In normal male subjects, the half-lives of antipyrine, aminopyrine, or phenacetin were not significantly different from the half-lives of each drug in saliva. Apparent volumes of distribution (aVd) in plasma and saliva differed by the extent to which each drug has been reported to bind to plasma proteins. Thus, the aVd of antipyrine in plasma and saliva was similar; there were significant differences in aVdfor aminopyrine; even greater differences were observed for penacetin. The expression 1 − ^{aVd (p)}/_{aVd (s)} equals the fraction of the drug bound to plasma proteins.

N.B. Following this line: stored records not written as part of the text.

===== src/totp_code_generator_macros.svh =====
// ----------------------------------------------------------------------------
// TOTP code generator assertion macros
// Shared forms for the concurrent checks of the generator.
// ----------------------------------------------------------------------------
`ifndef TOTP_CODE_GENERATOR_MACROS_SVH
`define TOTP_CODE_GENERATOR_MACROS_SVH

// same-cycle implication under asynchronous active-low reset
`define TOTP_ASSERT_NOW(label, clk, rst_n, ante, cons) \
	label: assert property (@(posedge clk) disable iff (!rst_n) (ante) |-> (cons)) \
		else $error("totp check failed");

// next-cycle implication under asynchronous active-low reset
`define TOTP_ASSERT_NEXT(label, clk, rst_n, ante, cons) \
	label: assert property (@(posedge clk) disable iff (!rst_n) (ante) |=> (cons)) \
		else $error("totp check failed");

`endif


===== src/totp_pkg.sv =====
// ----------------------------------------------------------------------------
// TOTP package
// Types, constants and helpers shared by the generator and its round unit.
// ----------------------------------------------------------------------------
`default_nettype none

package totp_pkg;

	localparam int MAX_KEY_BYTES_DEF = 20;
	localparam int STORED_KEY_BYTES  = 20;

	localparam logic [2:0] REG_KEY0   = 3'd0;
	localparam logic [2:0] REG_KEY1   = 3'd1;
	localparam logic [2:0] REG_KEY2   = 3'd2;
	localparam logic [2:0] REG_KLEN   = 3'd3;
	localparam logic [2:0] REG_STEP   = 3'd4;
	localparam logic [2:0] REG_DIGITS = 3'd5;

	localparam logic [30:0] STEP_RESET   = 31'd30;
	localparam logic [3:0]  DIGITS_RESET = 4'd6;
	localparam logic [3:0]  DIGITS_MIN   = 4'd6;
	localparam logic [3:0]  DIGITS_MAX   = 4'd8;

	localparam logic [30:0] MOD_6 = 31'd1000000;
	localparam logic [30:0] MOD_7 = 31'd10000000;
	localparam logic [30:0] MOD_8 = 31'd100000000;

	localparam logic [7:0] IPAD = 8'h36;
	localparam logic [7:0] OPAD = 8'h5c;

	localparam logic [31:0] K0 = 32'h5a827999;
	localparam logic [31:0] K1 = 32'h6ed9eba1;
	localparam logic [31:0] K2 = 32'h8f1bbcdc;
	localparam logic [31:0] K3 = 32'hca62c1d6;

	localparam logic [63:0] INNER_BITS = 64'd576;
	localparam logic [63:0] OUTER_BITS = 64'd672;

	typedef struct packed {
		logic [31:0] a;
		logic [31:0] b;
		logic [31:0] c;
		logic [31:0] d;
		logic [31:0] e;
	} sha_state_t;

	localparam sha_state_t SHA_IV = '{
		a: 32'h67452301, b: 32'hefcdab89, c: 32'h98badcfe,
		d: 32'h10325476, e: 32'hc3d2e1f0
	};

	// key padded to one block and xored with the pad byte
	function automatic logic [511:0] key_block(input logic [159:0] key,
		input logic [6:0] klen, input logic [7:0] pad);
		logic [511:0] blk;
		logic [7:0]   kb;
		blk = '0;
		for (int i = 0; i < 64; i++) begin
			kb = 8'd0;
			if (i < STORED_KEY_BYTES && 7'(i) < klen)
				kb = key[159 - 8 * i -: 8];
			blk[511 - 8 * i -: 8] = kb ^ pad;
		end
		return blk;
	endfunction

endpackage

`default_nettype wire


===== src/totp_code_generator.sv =====
// ----------------------------------------------------------------------------
// TOTP code generator
// Time-step counter, HMAC-SHA1 of the counter and dynamic truncation to a
// six to eight digit code, all on one shared divider and one SHA-1 round.
// ----------------------------------------------------------------------------
//
//  channel  | direction | handshake         | payload
//  ---------+-----------+-------------------+----------------------------------
//  in       | in        | in_valid/in_stall | unix_seconds
//  out      | out       | out_valid/out_stall| otp_code, step_counter, seconds_left
//  cfg      | in        | cfg_we            | cfg_index, cfg_data
//
//  Each word passes through 63 divide steps for the counter, four SHA-1
//  blocks of one load, 80 rounds and one add each, one truncation step,
//  63 divide steps for the modulo and a hand-off state, all serial on
//  the single round unit and the bit-serial divider.
//  Reset clears the sequencer, the output valid and the registers to
//  their defaults (step 30 s, 6 digits, empty key).
//  in_stall is high while a word is in work; a finished word waits for a
//  stalled output register before the next input word is taken.
//
`default_nettype none

module totp_code_generator #(
	parameter int MAX_KEY_BYTES = totp_pkg::MAX_KEY_BYTES_DEF
) (
	input  wire logic        clk,
	input  wire logic        arst_n,
	input  wire logic        cfg_we,
	input  wire logic [2:0]  cfg_index,
	input  wire logic [63:0] cfg_data,
	input  wire logic        in_valid,
	output logic             in_stall,
	input  wire logic [62:0] unix_seconds,
	output logic             out_valid,
	input  wire logic        out_stall,
	output logic [26:0]      otp_code,
	output logic [62:0]      step_counter,
	output logic [30:0]      seconds_left
);

`include "totp_code_generator_macros.svh"

	typedef enum logic [7:0] {
		S_IDLE  = 8'b0000_0001,
		S_DIV   = 8'b0000_0010,
		S_LOAD  = 8'b0000_0100,
		S_ROUND = 8'b0000_1000,
		S_ADD   = 8'b0001_0000,
		S_TRUNC = 8'b0010_0000,
		S_MOD   = 8'b0100_0000,
		S_DONE  = 8'b1000_0000
	} state_t;

	// configuration registers
	logic [63:0] key0_q, key1_q;
	logic [31:0] key2_q;
	logic [4:0]  klen_q;
	logic [30:0] step_q;
	logic [3:0]  digits_q;

	state_t      state_q;
	logic [5:0]  div_cnt_q;
	logic [6:0]  rnd_q;
	logic [1:0]  phase_q;

	// shared divider
	logic [62:0] div_num_q;
	logic [30:0] div_rem_q;
	logic [30:0] div_den_q;
	logic [31:0] div_r2;
	logic        div_ge;
	logic [30:0] div_rem_n;
	logic [62:0] div_num_n;

	// hash datapath
	totp_pkg::sha_state_t h_q, work_q, work_n, h_sum;
	logic [31:0]  w_q [16];
	logic [31:0]  w_new;
	logic [159:0] inner_q;
	logic [62:0]  ctr_q;
	logic [30:0]  left_q;
	logic [511:0] blk;
	logic [159:0] key_all;
	logic [6:0]   klen_eff;
	logic [159:0] digest;
	logic [3:0]   offset;
	logic [31:0]  bin;
	logic [3:0]   digits_eff;
	logic [30:0]  modv;

	// output register
	logic         out_valid_q;
	logic [26:0]  code_q;
	logic [62:0]  ctr_out_q;
	logic [30:0]  left_out_q;
	logic [26:0]  code_q_n_hold;

	logic in_acc;
	logic out_load;

	assign in_stall     = (state_q != S_IDLE);
	assign in_acc       = in_valid && !in_stall;
	assign out_valid    = out_valid_q;
	assign otp_code     = code_q;
	assign step_counter = ctr_out_q;
	assign seconds_left = left_out_q;
	assign out_load     = (state_q == S_DONE) && (!out_valid_q || !out_stall);

	// configuration writes; unknown indexes fall through
	always_ff @(posedge clk or negedge arst_n) begin
		if (!arst_n) begin
			key0_q   <= '0;
			key1_q   <= '0;
			key2_q   <= '0;
			klen_q   <= '0;
			step_q   <= totp_pkg::STEP_RESET;
			digits_q <= totp_pkg::DIGITS_RESET;
		end else if (cfg_we) begin
			case (cfg_index)
				totp_pkg::REG_KEY0:   key0_q   <= cfg_data;
				totp_pkg::REG_KEY1:   key1_q   <= cfg_data;
				totp_pkg::REG_KEY2:   key2_q   <= cfg_data[31:0];
				totp_pkg::REG_KLEN:   klen_q   <= cfg_data[4:0];
				totp_pkg::REG_STEP:   step_q   <= cfg_data[30:0];
				totp_pkg::REG_DIGITS: digits_q <= cfg_data[3:0];
				default: ;
			endcase
		end
	end

	// restoring divide step: shift one dividend bit into the remainder
	always_comb begin
		div_r2    = {div_rem_q, div_num_q[62]};
		div_ge    = (div_r2 >= {1'b0, div_den_q});
		div_rem_n = div_ge ? 31'(div_r2 - {1'b0, div_den_q}) : div_r2[30:0];
		div_num_n = {div_num_q[61:0], div_ge};
	end

	// key length clipped to the configured maximum
	always_comb begin
		key_all  = {key0_q, key1_q, key2_q};
		klen_eff = (int'(klen_q) > MAX_KEY_BYTES) ? 7'(MAX_KEY_BYTES) : {2'b00, klen_q};
	end

	// message block for each of the four compressions
	always_comb begin
		case (phase_q)
			2'd0:    blk = totp_pkg::key_block(key_all, klen_eff, totp_pkg::IPAD);
			2'd1:    blk = {1'b0, ctr_q, 32'h8000_0000, 352'd0, totp_pkg::INNER_BITS};
			2'd2:    blk = totp_pkg::key_block(key_all, klen_eff, totp_pkg::OPAD);
			default: blk = {inner_q, 32'h8000_0000, 256'd0, totp_pkg::OUTER_BITS};
		endcase
	end

	totp_round u_round (
		.st  (work_q),
		.w   (w_q[0]),
		.rnd (rnd_q),
		.nxt (work_n)
	);

	always_comb begin
		w_new   = w_q[13] ^ w_q[8] ^ w_q[2] ^ w_q[0];
		w_new   = {w_new[30:0], w_new[31]};
		h_sum.a = h_q.a + work_q.a;
		h_sum.b = h_q.b + work_q.b;
		h_sum.c = h_q.c + work_q.c;
		h_sum.d = h_q.d + work_q.d;
		h_sum.e = h_q.e + work_q.e;
	end

	// dynamic truncation and the code modulus
	always_comb begin
		digest = h_q;
		offset = h_q.e[3:0];
		bin    = digest[8'd159 - {1'b0, offset, 3'b000} -: 32];
		if (digits_q < totp_pkg::DIGITS_MIN)
			digits_eff = totp_pkg::DIGITS_MIN;
		else if (digits_q > totp_pkg::DIGITS_MAX)
			digits_eff = totp_pkg::DIGITS_MAX;
		else
			digits_eff = digits_q;
		case (digits_eff)
			4'd6:    modv = totp_pkg::MOD_6;
			4'd7:    modv = totp_pkg::MOD_7;
			default: modv = totp_pkg::MOD_8;
		endcase
	end

	// sequencer
	always_ff @(posedge clk or negedge arst_n) begin
		if (!arst_n) begin
			state_q   <= S_IDLE;
			div_cnt_q <= '0;
			rnd_q     <= '0;
			phase_q   <= '0;
		end else begin
			case (state_q)
				S_IDLE: begin
					if (in_acc) begin
						state_q   <= S_DIV;
						div_cnt_q <= '0;
					end
				end
				S_DIV: begin
					div_cnt_q <= div_cnt_q + 6'd1;
					if (div_cnt_q == 6'd62) begin
						state_q <= S_LOAD;
						phase_q <= 2'd0;
					end
				end
				S_LOAD: begin
					state_q <= S_ROUND;
					rnd_q   <= '0;
				end
				S_ROUND: begin
					rnd_q <= rnd_q + 7'd1;
					if (rnd_q == 7'd79)
						state_q <= S_ADD;
				end
				S_ADD: begin
					if (phase_q == 2'd3) begin
						state_q <= S_TRUNC;
					end else begin
						state_q <= S_LOAD;
						phase_q <= phase_q + 2'd1;
					end
				end
				S_TRUNC: begin
					state_q   <= S_MOD;
					div_cnt_q <= '0;
				end
				S_MOD: begin
					div_cnt_q <= div_cnt_q + 6'd1;
					if (div_cnt_q == 6'd62)
						state_q <= S_DONE;
				end
				S_DONE: begin
					if (out_load)
						state_q <= S_IDLE;
				end
				default: state_q <= S_IDLE;
			endcase
		end
	end

	// datapath registers
	always_ff @(posedge clk) begin
		case (state_q)
			S_IDLE: begin
				// zero step acts as one second
				div_num_q <= unix_seconds;
				div_rem_q <= '0;
				div_den_q <= (step_q == 31'd0) ? 31'd1 : step_q;
			end
			S_DIV, S_MOD: begin
				div_num_q <= div_num_n;
				div_rem_q <= div_rem_n;
				if (state_q == S_DIV && div_cnt_q == 6'd62) begin
					ctr_q  <= div_num_n;
					left_q <= div_den_q - div_rem_n;
					h_q    <= totp_pkg::SHA_IV;
				end
				if (state_q == S_MOD && div_cnt_q == 6'd62)
					code_q_n_hold <= div_rem_n[26:0];
			end
			S_LOAD: begin
				for (int j = 0; j < 16; j++)
					w_q[j] <= blk[511 - 32 * j -: 32];
				work_q <= h_q;
			end
			S_ROUND: begin
				work_q <= work_n;
				for (int j = 0; j < 15; j++)
					w_q[j] <= w_q[j + 1];
				w_q[15] <= w_new;
			end
			S_ADD: begin
				// inner digest done: keep it and restart for the outer hash
				if (phase_q == 2'd1) begin
					inner_q <= h_sum;
					h_q     <= totp_pkg::SHA_IV;
				end else begin
					h_q <= h_sum;
				end
			end
			S_TRUNC: begin
				div_num_q <= {32'd0, bin[30:0]};
				div_rem_q <= '0;
				div_den_q <= modv;
			end
			default: ;
		endcase
	end

	// output register: hold while stalled, drop valid once taken
	always_ff @(posedge clk or negedge arst_n) begin
		if (!arst_n)
			out_valid_q <= 1'b0;
		else if (out_load)
			out_valid_q <= 1'b1;
		else if (!out_stall)
			out_valid_q <= 1'b0;
	end

	always_ff @(posedge clk) begin
		if (out_load) begin
			code_q     <= code_q_n_hold;
			ctr_out_q  <= ctr_q;
			left_out_q <= left_q;
		end
	end

	`TOTP_ASSERT_NEXT(a_accept_starts_div, clk, arst_n, in_acc, state_q == S_DIV)
	`TOTP_ASSERT_NOW(a_rem_below_den, clk, arst_n,
		(state_q == S_DIV) || (state_q == S_MOD), div_rem_q < div_den_q)
	`TOTP_ASSERT_NOW(a_round_range, clk, arst_n, state_q == S_ROUND, rnd_q < 7'd80)

endmodule

`default_nettype wire


===== src/totp_round.sv =====
// ----------------------------------------------------------------------------
// TOTP SHA-1 round
// One SHA-1 compression round, reused for all eighty rounds of each block.
// ----------------------------------------------------------------------------
`default_nettype none

module totp_round (
	input  totp_pkg::sha_state_t st,
	input  logic [31:0]          w,
	input  logic [6:0]           rnd,
	output totp_pkg::sha_state_t nxt
);

	logic [31:0] f;
	logic [31:0] k;

	always_comb begin
		if (rnd < 7'd20) begin
			f = (st.b & st.c) | (~st.b & st.d);
			k = totp_pkg::K0;
		end else if (rnd < 7'd40) begin
			f = st.b ^ st.c ^ st.d;
			k = totp_pkg::K1;
		end else if (rnd < 7'd60) begin
			f = (st.b & st.c) | (st.b & st.d) | (st.c & st.d);
			k = totp_pkg::K2;
		end else begin
			f = st.b ^ st.c ^ st.d;
			k = totp_pkg::K3;
		end
	end

	always_comb begin
		nxt.a = {st.a[26:0], st.a[31:27]} + f + st.e + k + w;
		nxt.b = st.a;
		nxt.c = {st.b[1:0], st.b[31:2]};
		nxt.d = st.c;
		nxt.e = st.d;
	end

endmodule

`default_nettype wire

Rates of appearance in the urine of metabolites of antipyrine and aminopyrine were measured. General equations were used to show the relationship between half-life for elimination of the parent drug from the body and rate of excretion of metabolites. There were significant correlations between the half-life for elimination of antipyrine from the body and the half-life for production of 4-0H antipyrine (r = 0.90), as well as between the plasma half-life of aminopyrine and the half-life of 4-aminoantipyrine (r = 0.95). No significant correlation was observed in the same individual between the plasma half-lives of antipyrine and phenacetin (r = 0.05, p < 0.05), of aminopyrine and phenacetin (r = 0.11, p < 0.05), or of antipyrine and aminopyrine (r = 0.50, p < 0.05).